Assembling heterostructures by combining dissimilar oxide semiconductors is a promising approach to enhance charge separation and transfer in photoelectrochemical (PEC) water splitting. In this work, the CuO nanorods array/$Cu_2O$ thin film bilayered heterostructure was successfully fabricated by a facile method that involved a direct electrodeposition of the $Cu_2O$ thin film onto the vertically oriented CuO nanorods array to serve as the photoelectrode for the PEC water oxidation. The resulting copper-oxide-based heterostructure photoelectrode exhibited an enhanced PEC performance compared to common copper-oxide-based photoelectrodes, indicating good charge separation and transfer efficiency due to the band structure realignment at the interface.
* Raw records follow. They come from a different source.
**src/tec8_pkg.sv**
```systemverilog
// Constants shared by the 8-bit timer/event counter block
// -----------------------------------------------------------------------------
// Overview of operation
// - Direction bit 0 drives the pin, 1 releases it; reset loads all ones.
// - Interval mode: match clears counter, counting goes on, interrupt request pulses.
// - Match period is compare value plus one count clocks, 00H to FFH.
// - Count step is one clock, 256 clocks, or one external edge period.
// - Event mode counts each valid input edge; low select bit picks the polarity.
// - Square-wave mode inverts the pin on match, clears counter, raises request.
// - Clearing count enable forces the square-wave output low.
// - Timer output starts low when output enable is set, square-wave and PWM.
// - PWM mode match does not clear counter; request still pulses.
// - Compare rewrite while counting may match at once; software stops first.
// - PWM compare rewrite while counting may hold the output high a period.
// - Clock select 00 clock, 01 clock/256, 10 rising input, 11 falling input.
// - Mode control: enable bit 7, PWM bit 6, select, output enable bit 0.
// -----------------------------------------------------------------------------
package tec8_pkg;
    // -------------------------------------------------------------------------
    // Register addresses
    // -------------------------------------------------------------------------
    localparam logic [15:0] ADDR_PORT2_DIRECTION = 16'hFF22;
    localparam logic [15:0] ADDR_TIMER_MODE_CONTROL = 16'hFF53;
    localparam logic [15:0] ADDR_PORT2_LATCH = 16'hFF02;
    localparam logic [15:0] ADDR_COMPARE_VALUE = 16'hFF50;
    localparam logic [15:0] ADDR_COUNT_VALUE = 16'hFF51;
    // -------------------------------------------------------------------------
    // Reset values
    // -------------------------------------------------------------------------
    localparam logic [7:0] RST_PORT2_DIRECTION = 8'hFF;
    localparam logic [7:0] RST_TIMER_MODE_CONTROL = 8'h00;
    localparam logic [7:0] RST_PORT2_LATCH = 8'h00;
    localparam logic [7:0] RST_COMPARE_VALUE = 8'h00;
    localparam logic [7:0] RST_COUNT_VALUE = 8'h00;
    localparam logic [7:0] COUNT_WRAP = 8'hFF;
    localparam logic [7:0] READ_UNMAPPED = 8'h00;
    // -------------------------------------------------------------------------
    // Mode control fields
    // -------------------------------------------------------------------------
    localparam int MODE_COUNT_ENABLE_BIT = 7;
    localparam int MODE_PWM_BIT = 6;
    localparam int MODE_CLOCK_SELECT_HIGH = 2;
    localparam int MODE_CLOCK_SELECT_LOW = 1;
    localparam int MODE_OUTPUT_ENABLE_BIT = 0;
    localparam logic [7:0] MODE_WRITABLE_MASK = 8'hC7;
    localparam int SHARED_PIN = 7;
    // -------------------------------------------------------------------------
    // Clock select codes and prescaler
    // -------------------------------------------------------------------------
    localparam logic [1:0] CLK_SEL_SYSTEM = 2'h0;
    localparam logic [1:0] CLK_SEL_DIV256 = 2'h1;
    localparam logic [1:0] CLK_SEL_RISING = 2'h2;
    localparam logic [1:0] CLK_SEL_FALLING = 2'h3;
    localparam int PRESCALE_BITS = 8;
endpackage

```
**src/tec8_timer.sv**
```systemverilog
// Top of the 8-bit timer/event counter with its port 2 pin control
`timescale 1ns/10ps
module tec8_timer #(
    parameter int PIN_COUNT = 8
) (
    // Clock and reset
    input wire logic clk_in,
    input wire logic rst_in,
    // Register access
    input wire logic [15:0] addr_in,
    input wire logic wr_en_in,
    input wire logic [7:0] wr_data_in,
    input wire logic rd_en_in,
    output logic [7:0] rd_data_out,
    // Port 2 pins
    input wire logic [PIN_COUNT-1:0] port2_pin_in,
    output logic [PIN_COUNT-1:0] port2_pin_out,
    output logic [PIN_COUNT-1:0] port2_pin_oe_out,
    // Timer event
    output logic match_interrupt_request_out
);
    // -------------------------------------------------------------------------
    // Registers
    // -------------------------------------------------------------------------
    logic [PIN_COUNT-1:0] port2_direction;
    logic [PIN_COUNT-1:0] port2_latch;
    logic [7:0] timer_mode_control;
    logic [7:0] compare_value;
    logic [PIN_COUNT-1:0] next_port2_direction;
    logic [PIN_COUNT-1:0] next_port2_latch;
    logic [7:0] next_timer_mode_control;
    logic [7:0] next_compare_value;
    logic [7:0] next_rd_data;

    // Counting state
    localparam int PRESCALE_CNT_W = tec8_pkg::PRESCALE_BITS;
    logic [7:0] count_value;
    logic [PRESCALE_CNT_W-1:0] prescale_count;
    logic event_level_prev;
    logic timer_output;
    logic [7:0] next_count_value;
    logic [PRESCALE_CNT_W-1:0] next_prescale_count;
    logic next_timer_output;
    logic next_match_request;
    logic [PIN_COUNT-1:0] next_pin_out;
    logic [PIN_COUNT-1:0] next_pin_oe;

    // Decoded controls
    logic count_enable;
    logic pwm_mode;
    logic output_enable;
    logic [1:0] clock_select;
    logic event_level;
    logic count_tick;
    logic compare_match;
    logic counter_wrap;

    // -------------------------------------------------------------------------
    // External event input
    // -------------------------------------------------------------------------
    tec8_input_sync u_event_sync (
        .clk_in(clk_in),
        .rst_in(rst_in),
        .pin_in(port2_pin_in[tec8_pkg::SHARED_PIN]),
        .level_out(event_level)
    );

    assign count_enable = timer_mode_control[tec8_pkg::MODE_COUNT_ENABLE_BIT];
    assign pwm_mode = timer_mode_control[tec8_pkg::MODE_PWM_BIT];
    assign output_enable = timer_mode_control[tec8_pkg::MODE_OUTPUT_ENABLE_BIT];
    assign clock_select = {timer_mode_control[tec8_pkg::MODE_CLOCK_SELECT_HIGH],
                           timer_mode_control[tec8_pkg::MODE_CLOCK_SELECT_LOW]};

    // -------------------------------------------------------------------------
    // Register writes and reads
    // -------------------------------------------------------------------------
    always_comb begin
        next_port2_direction = port2_direction;
        next_port2_latch = port2_latch;
        next_timer_mode_control = timer_mode_control;
        next_compare_value = compare_value;
        next_rd_data = rd_data_out;
        if (wr_en_in) begin
            if (addr_in == tec8_pkg::ADDR_PORT2_DIRECTION) begin
                next_port2_direction = wr_data_in[PIN_COUNT-1:0];
            end else if (addr_in == tec8_pkg::ADDR_PORT2_LATCH) begin
                next_port2_latch = wr_data_in[PIN_COUNT-1:0];
            end else if (addr_in == tec8_pkg::ADDR_TIMER_MODE_CONTROL) begin
                next_timer_mode_control = wr_data_in & tec8_pkg::MODE_WRITABLE_MASK;
            end else if (addr_in == tec8_pkg::ADDR_COMPARE_VALUE) begin
                next_compare_value = wr_data_in;
            end
        end
        if (rd_en_in) begin
            if (addr_in == tec8_pkg::ADDR_PORT2_DIRECTION) begin
                next_rd_data = port2_direction;
            end else if (addr_in == tec8_pkg::ADDR_PORT2_LATCH) begin
                next_rd_data = port2_latch;
            end else if (addr_in == tec8_pkg::ADDR_TIMER_MODE_CONTROL) begin
                next_rd_data = timer_mode_control;
            end else if (addr_in == tec8_pkg::ADDR_COMPARE_VALUE) begin
                next_rd_data = compare_value;
            end else if (addr_in == tec8_pkg::ADDR_COUNT_VALUE) begin
                next_rd_data = count_value;
            end else begin
                next_rd_data = tec8_pkg::READ_UNMAPPED;
            end
        end
    end

    always_ff @(posedge clk_in or posedge rst_in) begin
        if (rst_in) begin
            port2_direction <= tec8_pkg::RST_PORT2_DIRECTION;
            port2_latch <= tec8_pkg::RST_PORT2_LATCH;
            timer_mode_control <= tec8_pkg::RST_TIMER_MODE_CONTROL;
            compare_value <= tec8_pkg::RST_COMPARE_VALUE;
            rd_data_out <= tec8_pkg::READ_UNMAPPED;
        end else begin
            port2_direction <= next_port2_direction;
            port2_latch <= next_port2_latch;
            timer_mode_control <= next_timer_mode_control;
            compare_value <= next_compare_value;
            rd_data_out <= next_rd_data;
        end
    end

    // -------------------------------------------------------------------------
    // Count clock selection
    // -------------------------------------------------------------------------
    always_comb begin
        count_tick = 1'b0;
        case (clock_select)
            tec8_pkg::CLK_SEL_SYSTEM: begin
                count_tick = 1'b1;
            end
            tec8_pkg::CLK_SEL_DIV256: begin
                count_tick = &prescale_count;
            end
            tec8_pkg::CLK_SEL_RISING: begin
                count_tick = event_level & ~event_level_prev;
            end
            default: begin
                count_tick = ~event_level & event_level_prev;
            end
        endcase
        if (!count_enable) begin
            count_tick = 1'b0;
        end
    end

    assign compare_match = count_tick && (count_value == compare_value);
    assign counter_wrap = count_tick && (count_value == tec8_pkg::COUNT_WRAP);

    // -------------------------------------------------------------------------
    // Counter, match and timer output
    // -------------------------------------------------------------------------
    always_comb begin
        next_prescale_count = prescale_count + 1'b1;
        next_count_value = count_value;
        next_timer_output = timer_output;
        next_match_request = compare_match;
        if (!count_enable) begin
            next_prescale_count = '0;
            next_count_value = tec8_pkg::RST_COUNT_VALUE;
            next_timer_output = 1'b0;
        end else if (count_tick) begin
            if (compare_match && !pwm_mode) begin
                next_count_value = tec8_pkg::RST_COUNT_VALUE;
            end else begin
                next_count_value = count_value + 1'b1;
            end
            if (pwm_mode) begin
                if (compare_match) begin
                    next_timer_output = 1'b0;
                end else if (counter_wrap) begin
                    next_timer_output = 1'b1;
                end
            end else if (compare_match) begin
                next_timer_output = ~timer_output;
            end
        end
        if (!output_enable) begin
            next_timer_output = 1'b0;
        end
    end

    always_ff @(posedge clk_in or posedge rst_in) begin
        if (rst_in) begin
            prescale_count <= '0;
            count_value <= tec8_pkg::RST_COUNT_VALUE;
            timer_output <= 1'b0;
            event_level_prev <= 1'b0;
            match_interrupt_request_out <= 1'b0;
        end else begin
            prescale_count <= next_prescale_count;
            count_value <= next_count_value;
            timer_output <= next_timer_output;
            event_level_prev <= event_level;
            match_interrupt_request_out <= next_match_request;
        end
    end

    // -------------------------------------------------------------------------
    // Port 2 pin drivers
    // -------------------------------------------------------------------------
    genvar pin;
    generate
        for (pin = 0; pin < PIN_COUNT; pin = pin + 1) begin : g_pin
            always_comb begin
                next_pin_oe[pin] = ~port2_direction[pin];
                next_pin_out[pin] = port2_latch[pin];
                if (pin == tec8_pkg::SHARED_PIN && output_enable) begin
                    next_pin_out[pin] = timer_output | port2_latch[pin];
                end
            end
        end
    endgenerate

    always_ff @(posedge clk_in or posedge rst_in) begin
        if (rst_in) begin
            port2_pin_out <= '0;
            port2_pin_oe_out <= '0;
        end else begin
            port2_pin_out <= next_pin_out;
            port2_pin_oe_out <= next_pin_oe;
        end
    end
endmodule

```
**src/tec8_input_sync.sv**
```systemverilog
// Three-flop input synchroniser with agreement filter
`timescale 1ns/10ps
module tec8_input_sync (
    // Clock and reset
    input wire logic clk_in,
    input wire logic rst_in,
    // Pin side
    input wire logic pin_in,
    // Filtered level
    output logic level_out
);
    logic stage1;
    logic stage2;
    logic stage3;
    logic next_level;

    always_comb begin
        next_level = level_out;
        if (stage2 == stage3) begin
            next_level = stage3;
        end
    end

    always_ff @(posedge clk_in or posedge rst_in) begin
        if (rst_in) begin
            stage1 <= 1'b0;
            stage2 <= 1'b0;
            stage3 <= 1'b0;
            level_out <= 1'b0;
        end else begin
            stage1 <= pin_in;
            stage2 <= stage1;
            stage3 <= stage2;
            level_out <= next_level;
        end
    end
endmodule

```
The photocurrent density and the optimal photocurrent conversion efficiency obtained on the CuO nanorods/$Cu_2O$ thin film heterostructure were $0.59mA/cm^2$ and 1.10% at 1.06 V vs. RHE, respectively. These results provide a promising route to fabricating earth-abundant copper-oxide-based photoelectrode for visible-light-driven hydrogen generation using a facile, low-cost, and scalable approach of combining electrodeposition and hydrothermal synthesis.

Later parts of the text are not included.